---- DATA FOR ANALYSIS

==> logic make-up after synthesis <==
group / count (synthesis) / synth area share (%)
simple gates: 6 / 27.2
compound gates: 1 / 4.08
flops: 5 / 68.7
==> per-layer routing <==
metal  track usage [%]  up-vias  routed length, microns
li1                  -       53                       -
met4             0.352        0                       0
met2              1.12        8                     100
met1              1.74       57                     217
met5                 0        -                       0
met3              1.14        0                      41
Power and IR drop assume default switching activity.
<file path="./design.v">
module b230213cs_aswin_1(A,B,S,Cout,Cin);
	input [7:0]A;
	input [7:0]B;
	input Cin;
	output [7:0]S;
	output Cout;
	wire c1,c2,c3,c4,c5,c6,c7;
  full_adder add1(A[0],B[0],cin,S[0],c1), add2(A[1],B[1],c1,S[1],c2), add3(A[2],B[2],c2,S[2],c3), add4(A[3],B[3],c3,S[3],c4);
  full_adder add5(A[4],B[4],c4,S[4],c5), add6(A[5],B[5],c5,S[5],c6), add7(A[6],B[6],c6,S[6],c7), add8(A[7],B[7],c7,S[7],cout);
endmodule
module half_adder(a, b, sum, carry);
	input a, b;
	output sum, carry;
	xor(sum, a, b);
	and(carry, a, b);
endmodule
module full_adder(a, b, cin, sum, cout);
	input a, b, cin;
	output sum, cout;
	wire w1, w2, w3, w4;	
	half_adder half1(a, b, w1, w2), half2(cin, w1, sum, w3);
	or(cout, w2, w3);
endmodule
</file>
<file path="./run.sh">
#!/bin/bash
# OpenROAD 26Q1-2900-gdf79404cd8, Yosys 0.63+post, stock flow scripts
make -C /OpenROAD-flow-scripts/flow DESIGN_CONFIG=/design/flow/config.mk WORK_HOME=/design/flow/orfs finish
</file>
<file path="./config.mk">
export PLATFORM = sky130hd
export DESIGN_NAME = b230213cs_aswin_1
export DESIGN_NICKNAME = b230213cs_aswin_1
export VERILOG_FILES = /design/flow/design.v
export SDC_FILE = /design/flow/constraint.sdc
export NUM_CORES = 4
export LEC_CHECK = 1
export CORE_AREA = 10 10 70 70
export DIE_AREA = 0 0 80 80
</file>
<file path="./constraint.sdc">
current_design b230213cs_aswin_1

set clk_period 7.7
set clk_io_pct 0.2

create_clock -name clk0 -period $clk_period

set non_clock_inputs [all_inputs -no_clocks]
set_input_delay [expr $clk_period * $clk_io_pct] -clock clk0 $non_clock_inputs
set_output_delay [expr $clk_period * $clk_io_pct] -clock clk0 [all_outputs]
</file>
==> CHANGELOG.md <==
### Implementation results

- Status: complete, no violations
- Total gr overflow: 0
- Largest net degree at the start of global routing: 2
- All-Layer GR Usage: 0.0207
- Initial DRC Count: 3
- Routed WL: about 710 um
- Core area: 3420 um2
- Input/output buffers: 23
- Gpl congestion: 0.848
- First-pass GRT wire length: 1010 um
- Slowest library cell on the worst path: clkdlybuf4s50_1
- P_leak: 0.181 nW
- Logic area: 156 um2
- CTS resizes: 0
- Synth warn: 4
- CP max stage delay: 0.49 ns
- RSZ-0062 raised after global routing: false
- Routed len/inst: 8.54 um
- Crit path cell chain: clkdlybuf4s50_1, and2_1, fa_1, fa_1, fa_1, fa_1, fa_1, inv_1, fa_1, inv_1, clkdlybuf4s50_1
- Vias in the first global route: 190
- Achievable Freq: about 0.15 GHz
- Register share after synthesis: 0
- Top Ports: 26
- Critical Path RT: between 6 and 7 ns
- Layout cell share with drive strength beyond 1: 0
- TritonRoute pass-1 iters: 2
- Final instance count without filler cells: 83
- DIE AREA: 6400 um2
- Reg area: 0 um2
- Yosys top cell by area: fa_1
- Fin crit period: 6.59 ns
- Max Slew Vio Count: 0
- Setup-failing EPs final: 0
- Post-route total power: 31.1 uW
- Routed vias: around 170
- Flop count: 0
- Period utilization: 0.855
- Final core utilization: 0.134
- DRC Markers: 0
- Setup crit start: A[0]
- Setup TNS: 0 ns
- Most used cell, CP: fa_1
- Tightest Hold Check Type: primary input to output port
- Hold Violations, Final: 0
- Cell variety after synth: 6
- Critical path class: primary input to output port
- Post-CTS Hold Buffers: 0
- Vias per cell: 2.07
- Critical Path AT: between 5 and 6 ns
- Top cells by area: fa_1 (51%), buf_4 (29%), xnor3_1 (9.6%), inv_1 (6.4%), and2_1 (2.7%)
- Syn Area/Cell: 10.7 um2
- DP HPWL: 713 um
- Number of cell rows: 21
- Postcts setup bufs: 0
- Placed cells: 83
- CLK BUF: 0
- CP endpoint: S[6]
- Diodes inserted: 0
- Die height: 80 um
- P&R area growth vs syn: 95.2%
- Synthesized cell area: 235 um2
- OpenROAD warning count: 33
- Init Core Util: 0.0689
- Die W: roughly 80 um
- Cells after Synth: 22
- Crit path max fanout: 1
- Yosys chip area: approximately 240 um2
- Post-synth top area share: 0.511
- Pwr dens: 67.6 nW/um2
- Post-route ant nets: 0
- Yosys stat cell total: 22
- Worst setup EP type: output port
- Fillers: 395
- Startpoint types: primary input
- Max_cap viols: 0
- Placed inst area: 459 um2
- Post-route cell area: approximately 460 um2
- Worst VDD drop: 26.3 uV
- Initial antenna violation count: 0
-- cells by family after synthesis --
logic type	count (synthesis)	synth area share
other cells	1	0.0159
fa+ha+maj	6	0.511
buf+inv	13	0.351
xor+xnor	1	0.0957
simple gates	1	0.0266
-- worst min path at each step --
stage,to,depth (start not counted),slack (ns),start
CTS,S[7],3,4.09,A[7]
global route,S[7],3,4.11,A[7]
finish,S[7],3,4.08,A[7]
-- cell usage after synthesis, drive strengths merged --
library cell and count:
and2 1, buf 9, conb 1, fa 6, inv 4, xnor3 1
-- placed cells by master, fill, tap and decap left out --
cell type        synthesis  layout
clkdlybuf4s50_1          0      23
and2_1                   1       1
xnor3_1                  1       1
inv_1                    4       4
fa_1                     6       6
conb_1                   1       2
-- through the flow --
| stage | hold slack (ns) | setup WS, ns |
|---|---|---|
| floorplan | 3.27 | 1.91 |
| CTS | 4.09 | 1.09 |
| global placement | 4.07 | 1.11 |
| finish | 4.08 | 1.11 |
| global route | 4.11 | 0.946 |
| detailed placement | 4.10 | 1.09 |
-- report_power, final --
group	internal [mW]	switching, mW
Combinational	0.0232	0.00785
Clock	0	0
Sequential	0	0
Total	0.0232	0.00785
-- per-layer routing --
metal | vias to the layer above | wire, um | share of wire | GRT usage
li1 | 81 | - | - | -
met1 | 69 | 386 | 0.54 | 0.0331
met2 | 22 | 190 | 0.27 | 0.0257
met3 | 0 | 132 | 0.19 | 0.00909
met4 | 0 | 0 | 0 | 0
met5 | - | 0 | 0 | 0
-- cell type report --
type                       count  share of cell area
tap                           46               0.125
multi-input combinational     10               0.341
timing repair buffer          23               0.501
inverter                       4              0.0327
-- worst max-delay path: cells and delay by family --
| family | cells | cell delay (ns) |
|---|---|---|
| buffers and inverters | 4 | 1.02 |
| adders and majority gates | 6 | 2.32 |
| and+or+nand+nor | 1 | 0.17 |
Power is estimated from default activity; no workload was simulated.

--------

[THE TASK]
A verbatim output of all the data above is needed.

[RESPONSE AREA]
==> logic make-up after synthesis <==
group / count (synthesis) / synth area share (%)
simple gates: 6 / 27.2
compound gates: 1 / 4.08
flops: 5 / 68.7
==> per-layer routing <==
metal  track usage [%]  up-vias  routed length, microns
li1                  -       53                       -
met4             0.352        0                       0
met2              1.12        8                     100
met1              1.74       57                     217
met5                 0        -                       0
met3              1.14        0                      41
Power and IR drop assume default switching activity.
<file path="./design.v">
module b230213cs_aswin_1(A,B,S,Cout,Cin);
	input [7:0]A;
	input [7:0]B;
	input Cin;
	output [7:0]S;
	output Cout;
	wire c1,c2,c3,c4,c5,c6,c7;
  full_adder add1(A[0],B[0],cin,S[0],c1), add2(A[1],B[1],c1,S[1],c2), add3(A[2],B[2],c2,S[2],c3), add4(A[3],B[3],c3,S[3],c4);
  full_adder add5(A[4],B[4],c4,S[4],c5), add6(A[5],B[5],c5,S[5],c6), add7(A[6],B[6],c6,S[6],c7), add8(A[7],B[7],c7,S[7],cout);
endmodule
module half_adder(a, b, sum, carry);
	input a, b;
	output sum, carry;
	xor(sum, a, b);
	and(carry, a, b);
endmodule
module full_adder(a, b, cin, sum, cout);
	input a, b, cin;
	output sum, cout;
	wire w1, w2, w3, w4;	
	half_adder half1(a, b, w1, w2), half2(cin, w1, sum, w3);
	or(cout, w2, w3);
endmodule
</file>
<file path="./run.sh">
#!/bin/bash
# OpenROAD 26Q1-2900-gdf79404cd8, Yosys 0.63+post, stock flow scripts
make -C /OpenROAD-flow-scripts/flow DESIGN_CONFIG=/design/flow/config.mk WORK_HOME=/design/flow/orfs finish
</file>
<file path="./config.mk">
export PLATFORM = sky130hd
export DESIGN_NAME = b230213cs_aswin_1
export DESIGN_NICKNAME = b230213cs_aswin_1
export VERILOG_FILES = /design/flow/design.v
export SDC_FILE = /design/flow/constraint.sdc
export NUM_CORES = 4
export LEC_CHECK = 1
export CORE_AREA = 10 10 70 70
export DIE_AREA = 0 0 80 80
</file>
<file path="./constraint.sdc">
current_design b230213cs_aswin_1

set clk_period 7.7
set clk_io_pct 0.2

create_clock -name clk0 -period $clk_period

set non_clock_inputs [all_inputs -no_clocks]
set_input_delay [expr $clk_period * $clk_io_pct] -clock clk0 $non_clock_inputs
set_output_delay [expr $clk_period * $clk_io_pct] -clock clk0 [all_outputs]
</file>
==> CHANGELOG.md <==
### Implementation results

- Status: complete, no violations
- Total gr overflow: 0
- Largest net degree at the start of global routing: 2
- All-Layer GR Usage: 0.0207
- Initial DRC Count: 3
- Routed WL: about 710 um
- Core area: 3420 um2
- Input/output buffers: 23
- Gpl congestion: 0.848
- First-pass GRT wire length: 1010 um
- Slowest library cell on the worst path: clkdlybuf4s50_1
- P_leak: 0.181 nW
- Logic area: 156 um2
- CTS resizes: 0
- Synth warn: 4
- CP max stage delay: 0.49 ns
- RSZ-0062 raised after global routing: false
- Routed len/inst: 8.54 um
- Crit path cell chain: clkdlybuf4s50_1, and2_1, fa_1, fa_1, fa_1, fa_1, fa_1, inv_1, fa_1, inv_1, clkdlybuf4s50_1
- Vias in the first global route: 190
- Achievable Freq: about 0.15 GHz
- Register share after synthesis: 0
- Top Ports: 26
- Critical Path RT: between 6 and 7 ns
- Layout cell share with drive strength beyond 1: 0
- TritonRoute pass-1 iters: 2
- Final instance count without filler cells: 83
- DIE AREA: 6400 um2
- Reg area: 0 um2
- Yosys top cell by area: fa_1
- Fin crit period: 6.59 ns
- Max Slew Vio Count: 0
- Setup-failing EPs final: 0
- Post-route total power: 31.1 uW
- Routed vias: around 170
- Flop count: 0
- Period utilization: 0.855
- Final core utilization: 0.134
- DRC Markers: 0
- Setup crit start: A[0]
- Setup TNS: 0 ns
- Most used cell, CP: fa_1
- Tightest Hold Check Type: primary input to output port
- Hold Violations, Final: 0
- Cell variety after synth: 6
- Critical path class: primary input to output port
- Post-CTS Hold Buffers: 0
- Vias per cell: 2.07
- Critical Path AT: between 5 and 6 ns
- Top cells by area: fa_1 (51%), buf_4 (29%), xnor3_1 (9.6%), inv_1 (6.4%), and2_1 (2.7%)
- Syn Area/Cell: 10.7 um2
- DP HPWL: 713 um
- Number of cell rows: 21
- Postcts setup bufs: 0
- Placed cells: 83
- CLK BUF: 0
- CP endpoint: S[6]
- Diodes inserted: 0
- Die height: 80 um
- P&R area growth vs syn: 95.2%
- Synthesized cell area: 235 um2
- OpenROAD warning count: 33
- Init Core Util: 0.0689
- Die W: roughly 80 um
- Cells after Synth: 22
- Crit path max fanout: 1
- Yosys chip area: approximately 240 um2
- Post-synth top area share: 0.511
- Pwr dens: 67.6 nW/um2
- Post-route ant nets: 0
- Yosys stat cell total: 22
- Worst setup EP type: output port
- Fillers: 395
- Startpoint types: primary input
- Max_cap viols: 0
- Placed inst area: 459 um2
- Post-route cell area: approximately 460 um2
- Worst VDD drop: 26.3 uV
- Initial antenna violation count: 0
-- cells by family after synthesis --
logic type	count (synthesis)	synth area share
other cells	1	0.0159
fa+ha+maj	6	0.511
buf+inv	13	0.351
xor+xnor	1	0.0957
simple gates	1	0.0266
-- worst min path at each step --
stage,to,depth (start not counted),slack (ns),start
CTS,S[7],3,4.09,A[7]
global route,S[7],3,4.11,A[7]
finish,S[7],3,4.08,A[7]
-- cell usage after synthesis, drive strengths merged --
library cell and count:
and2 1, buf 9, conb 1, fa 6, inv 4, xnor3 1
-- placed cells by master, fill, tap and decap left out --
cell type        synthesis  layout
clkdlybuf4s50_1          0      23
and2_1                   1       1
xnor3_1                  1       1
inv_1                    4       4
fa_1                     6       6
conb_1                   1       2
-- through the flow --
| stage | hold slack (ns) | setup WS, ns |
|---|---|---|
| floorplan | 3.27 | 1.91 |
| CTS | 4.09 | 1.09 |
| global placement | 4.07 | 1.11 |
| finish | 4.08 | 1.11 |
| global route | 4.11 | 0.946 |
| detailed placement | 4.10 | 1.09 |
-- report_power, final --
group	internal [mW]	switching, mW
Combinational	0.0232	0.00785
Clock	0	0
Sequential	0	0
Total	0.0232	0.00785
-- per-layer routing --
metal | vias to the layer above | wire, um | share of wire | GRT usage
li1 | 81 | - | - | -
met1 | 69 | 386 | 0.54 | 0.0331
met2 | 22 | 190 | 0.27 | 0.0257
met3 | 0 | 132 | 0.19 | 0.00909
met4 | 0 | 0 | 0 | 0
met5 | - | 0 | 0 | 0
-- cell type report --
type                       count  share of cell area
tap                           46               0.125
multi-input combinational     10               0.341
timing repair buffer          23               0.501
inverter                       4              0.0327
-- worst max-delay path: cells and delay by family --
| family | cells | cell delay (ns) |
|---|---|---|
| buffers and inverters | 4 | 1.02 |
| adders and majority gates | 6 | 2.32 |
| and+or+nand+nor | 1 | 0.17 |
Power is estimated from default activity; no workload was simulated.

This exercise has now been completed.